Defining the distinct, intrinsic properties of the novel type I interferon, IFNε

The type I interferons (IFNs) are a family of cytokines with diverse biological activities, including antiviral, antiproliferative, and immunoregulatory functions. The discovery of the hormonally regulated, constitutively expressed IFN epsilon has suggested a function for IFNs in reproductive tract homeostasis and protection from infections, but its intrinsic activities are untested. We report here the expression, purification, and functional characterization of murine IFN epsilon (mIFN epsilon).

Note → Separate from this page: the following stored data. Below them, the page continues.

### src/rtl/rs_pkg.sv
package rs_pkg;

    localparam int RS_DEPTH = 8;
    localparam int TAG_W    = 6;
    localparam int DATA_W   = 32;
    localparam int OP_W     = 5;
    localparam int RANK_W   = $clog2(RS_DEPTH);
    localparam int IDX_W    = $clog2(RS_DEPTH);
    localparam int CNT_W    = $clog2(RS_DEPTH + 1);

    typedef struct packed {
        logic [TAG_W-1:0]  tag;
        logic [DATA_W-1:0] val;
        logic              rdy;
    } opnd_t;

    typedef struct packed {
        logic              vld;
        logic [OP_W-1:0]   op;
        opnd_t             a;
        opnd_t             b;
        logic [TAG_W-1:0]  dtag;
        logic [RANK_W-1:0] rank;   // number of older occupants
    } slot_t;

    typedef struct packed {
        logic              vld;
        logic [TAG_W-1:0]  tag;
        logic [DATA_W-1:0] val;
    } result_t;

    // Wake a waiting operand when the result bus names its producer.
    function automatic opnd_t snoop(opnd_t s, result_t r);
        opnd_t o;
        o = s;
        if (!s.rdy && r.vld && (r.tag == s.tag)) begin
            o.rdy = 1'b1;
            o.val = r.val;
        end
        return o;
    endfunction

    function automatic logic eligible(slot_t e);
        return e.vld & e.a.rdy & e.b.rdy;
    endfunction

endpackage

### src/rtl/rs_alloc.sv
module rs_alloc
    import rs_pkg::*;
(
    input  logic [RS_DEPTH-1:0] vld,
    output logic [RS_DEPTH-1:0] free_oh,
    output logic                full,
    output logic [CNT_W-1:0]    used
);
    always_comb begin
        free_oh = '0;
        for (int i = RS_DEPTH - 1; i >= 0; i--) begin
            if (!vld[i]) begin
                free_oh    = '0;
                free_oh[i] = 1'b1;
            end
        end
    end

    always_comb begin
        used = '0;
        for (int i = 0; i < RS_DEPTH; i++) begin
            used = used + CNT_W'(vld[i]);
        end
    end

    assign full = &vld;

endmodule

### src/rtl/rs_select.sv
module rs_select
    import rs_pkg::*;
(
    input  logic [RS_DEPTH-1:0]        elig,
    input  logic [RS_DEPTH*RANK_W-1:0] ranks,
    output logic [RS_DEPTH-1:0]        grant,
    output logic                       any,
    output logic [RANK_W-1:0]          win_rank
);
    logic [IDX_W-1:0]  best;
    logic [RANK_W-1:0] r;

    always_comb begin
        any      = 1'b0;
        best     = '0;
        win_rank = '0;
        r        = '0;
        for (int i = 0; i < RS_DEPTH; i++) begin
            r = ranks[i*RANK_W +: RANK_W];
            if (elig[i] && (!any || (r < win_rank))) begin
                any      = 1'b1;
                best     = IDX_W'(i);
                win_rank = r;
            end
        end
        grant = any ? (RS_DEPTH'(1) << best) : '0;
    end

endmodule

### src/rtl/rs_slot.sv
module rs_slot
    import rs_pkg::*;
(
    input  logic              clk,
    input  logic              rst,
    input  logic              flush,
    input  logic              wr_en,
    input  slot_t             wr_slot,
    input  logic              grant,
    input  logic              fire,
    input  logic [RANK_W-1:0] fire_rank,
    input  result_t           res,
    output slot_t             q
);
    always_ff @(posedge clk) begin
        if (rst || flush) begin
            q <= '0;
        end else if (wr_en) begin
            q <= wr_slot;
        end else if (grant && fire) begin
            q.vld <= 1'b0;
        end else if (q.vld) begin
            q.a <= snoop(q.a, res);
            q.b <= snoop(q.b, res);
            if (fire && (q.rank > fire_rank)) begin
                q.rank <= q.rank - 1'b1;
            end
        end
    end

endmodule

### src/rtl/rs_window.sv
module rs_window
    import rs_pkg::*;
(
    input  logic              clk,
    input  logic              rst,
    input  logic              flush,
    input  logic              ins_valid,
    input  logic [OP_W-1:0]   ins_op,
    input  logic [TAG_W-1:0]  ins_tag_a,
    input  logic              ins_rdy_a,
    input  logic [DATA_W-1:0] ins_val_a,
    input  logic [TAG_W-1:0]  ins_tag_b,
    input  logic              ins_rdy_b,
    input  logic [DATA_W-1:0] ins_val_b,
    input  logic [TAG_W-1:0]  ins_dtag,
    output logic              ins_full,
    input  logic              bc_valid,
    input  logic [TAG_W-1:0]  bc_tag,
    input  logic [DATA_W-1:0] bc_val,
    output logic              disp_valid,
    output logic [OP_W-1:0]   disp_op,
    output logic [DATA_W-1:0] disp_a,
    output logic [DATA_W-1:0] disp_b,
    output logic [TAG_W-1:0]  disp_dtag
);
    result_t                    res;
    slot_t                      slots [RS_DEPTH];
    slot_t                      new_slot;
    logic [RS_DEPTH-1:0]        vld_vec;
    logic [RS_DEPTH-1:0]        elig_vec;
    logic [RS_DEPTH-1:0]        free_oh;
    logic [RS_DEPTH-1:0]        grant_vec;
    logic [RS_DEPTH*RANK_W-1:0] rank_flat;
    logic [CNT_W-1:0]           used;
    logic [CNT_W-1:0]           new_rank;
    logic [RANK_W-1:0]          win_rank;
    logic                       any_rdy;
    logic                       fire;
    logic                       accept;

    assign res    = '{vld: bc_valid, tag: bc_tag, val: bc_val};
    assign fire   = any_rdy & ~flush;
    assign accept = ins_valid & ~ins_full & ~flush;

    rs_alloc u_alloc (
        .vld     (vld_vec),
        .free_oh (free_oh),
        .full    (ins_full),
        .used    (used)
    );

    rs_select u_sel (
        .elig     (elig_vec),
        .ranks    (rank_flat),
        .grant    (grant_vec),
        .any      (any_rdy),
        .win_rank (win_rank)
    );

    // Incoming instruction, already snooped against this cycle's bus.
    assign new_rank = used - CNT_W'(fire);

    always_comb begin
        new_slot.vld  = 1'b1;
        new_slot.op   = ins_op;
        new_slot.a    = snoop('{tag: ins_tag_a, val: ins_val_a, rdy: ins_rdy_a}, res);
        new_slot.b    = snoop('{tag: ins_tag_b, val: ins_val_b, rdy: ins_rdy_b}, res);
        new_slot.dtag = ins_dtag;
        new_slot.rank = new_rank[RANK_W-1:0];
    end

    for (genvar g = 0; g < RS_DEPTH; g++) begin : g_slot
        rs_slot u_slot (
            .clk       (clk),
            .rst       (rst),
            .flush     (flush),
            .wr_en     (accept & free_oh[g]),
            .wr_slot   (new_slot),
            .grant     (grant_vec[g]),
            .fire      (fire),
            .fire_rank (win_rank),
            .res       (res),
            .q         (slots[g])
        );
        assign vld_vec[g]                       = slots[g].vld;
        assign elig_vec[g]                      = eligible(slots[g]);
        assign rank_flat[g*RANK_W +: RANK_W]    = slots[g].rank;
    end

    always_comb begin
        disp_op   = '0;
        disp_a    = '0;
        disp_b    = '0;
        disp_dtag = '0;
        for (int i = 0; i < RS_DEPTH; i++) begin
            if (grant_vec[i]) begin
                disp_op   = disp_op   | slots[i].op;
                disp_a    = disp_a    | slots[i].a.val;
                disp_b    = disp_b    | slots[i].b.val;
                disp_dtag = disp_dtag | slots[i].dtag;
            end
        end
    end

    assign disp_valid = fire;

endmodule

### config.mk
export PLATFORM = sky130hd
export DESIGN_NAME = rs_window
export DESIGN_NICKNAME = d
export VERILOG_FILES = /design/src/rtl/rs_pkg.sv /design/src/rtl/rs_alloc.sv /design/src/rtl/rs_select.sv /design/src/rtl/rs_slot.sv /design/src/rtl/rs_window.sv
export SDC_FILE = /design/constraint.sdc
export NUM_CORES = 2
export LEC_CHECK = 0
export BUFFER_PORTS_ARGS = -buffer_cell sky130_fd_sc_hd__buf_4
export CORE_MARGIN = 2
export CORE_UTILIZATION = 35
export CTS_BUF_LIST = sky130_fd_sc_hd__clkbuf_16
export DETAILED_ROUTE_END_ITERATION = 8
export PLACE_DENSITY = 0.52
export SYNTH_ARGS = -nofsm -noshare
export SYNTH_HDL_FRONTEND = slang
export SYNTH_SLANG_ARGS = --single-unit
### constraint.sdc
create_clock -name clk -period 40.4 [get_ports clk]
set_clock_uncertainty 0.1 [all_clocks]
set_input_delay 4.04 -clock clk [delete_from_list [all_inputs] [get_ports clk]]
set_output_delay 4.04 -clock clk [all_outputs]
set_load 0.05 [all_outputs]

Recombinant mIFN epsilon (rmIFN epsilon) exhibited an alpha-helical fold characteristic of type I IFNs and bound to IFN alpha/beta receptor 1 (IFNAR1) and IFNAR2, but, unusually, it had a preference for IFNAR1. Nevertheless, rmIFN epsilon induced typical type I IFN signaling activity, including STAT1 phosphorylation and activation of canonical type I IFN signaling reporters, demonstrating that it uses the JAK-STAT signaling pathway. We also found that rmIFN epsilon induces the activation of T, B, and NK cells and exhibits antiviral, antiproliferative, and antibacterial activities typical of type I IFNs, albeit with 100-1000-fold reduced potency compared with rmIFN epsilon 1 and rmIFN epsilon. Surprisingly, although the type I IFNs generally do not display cross-species activities, rmIFN epsilon exhibited high antiviral activity on human cells, suppressing HIV replication and inducing the expression of known HIV restriction factors in human lymphocytes. Our findings define the intrinsic properties of murine IFN epsilon, indicating that it distinctly interacts with IFNAR and elicits pathogen-suppressing activity with a potency enabling host defense but with limited toxicity, appropriate for a protein expressed constitutively in a sensitive mucosal site, such as the reproductive tract.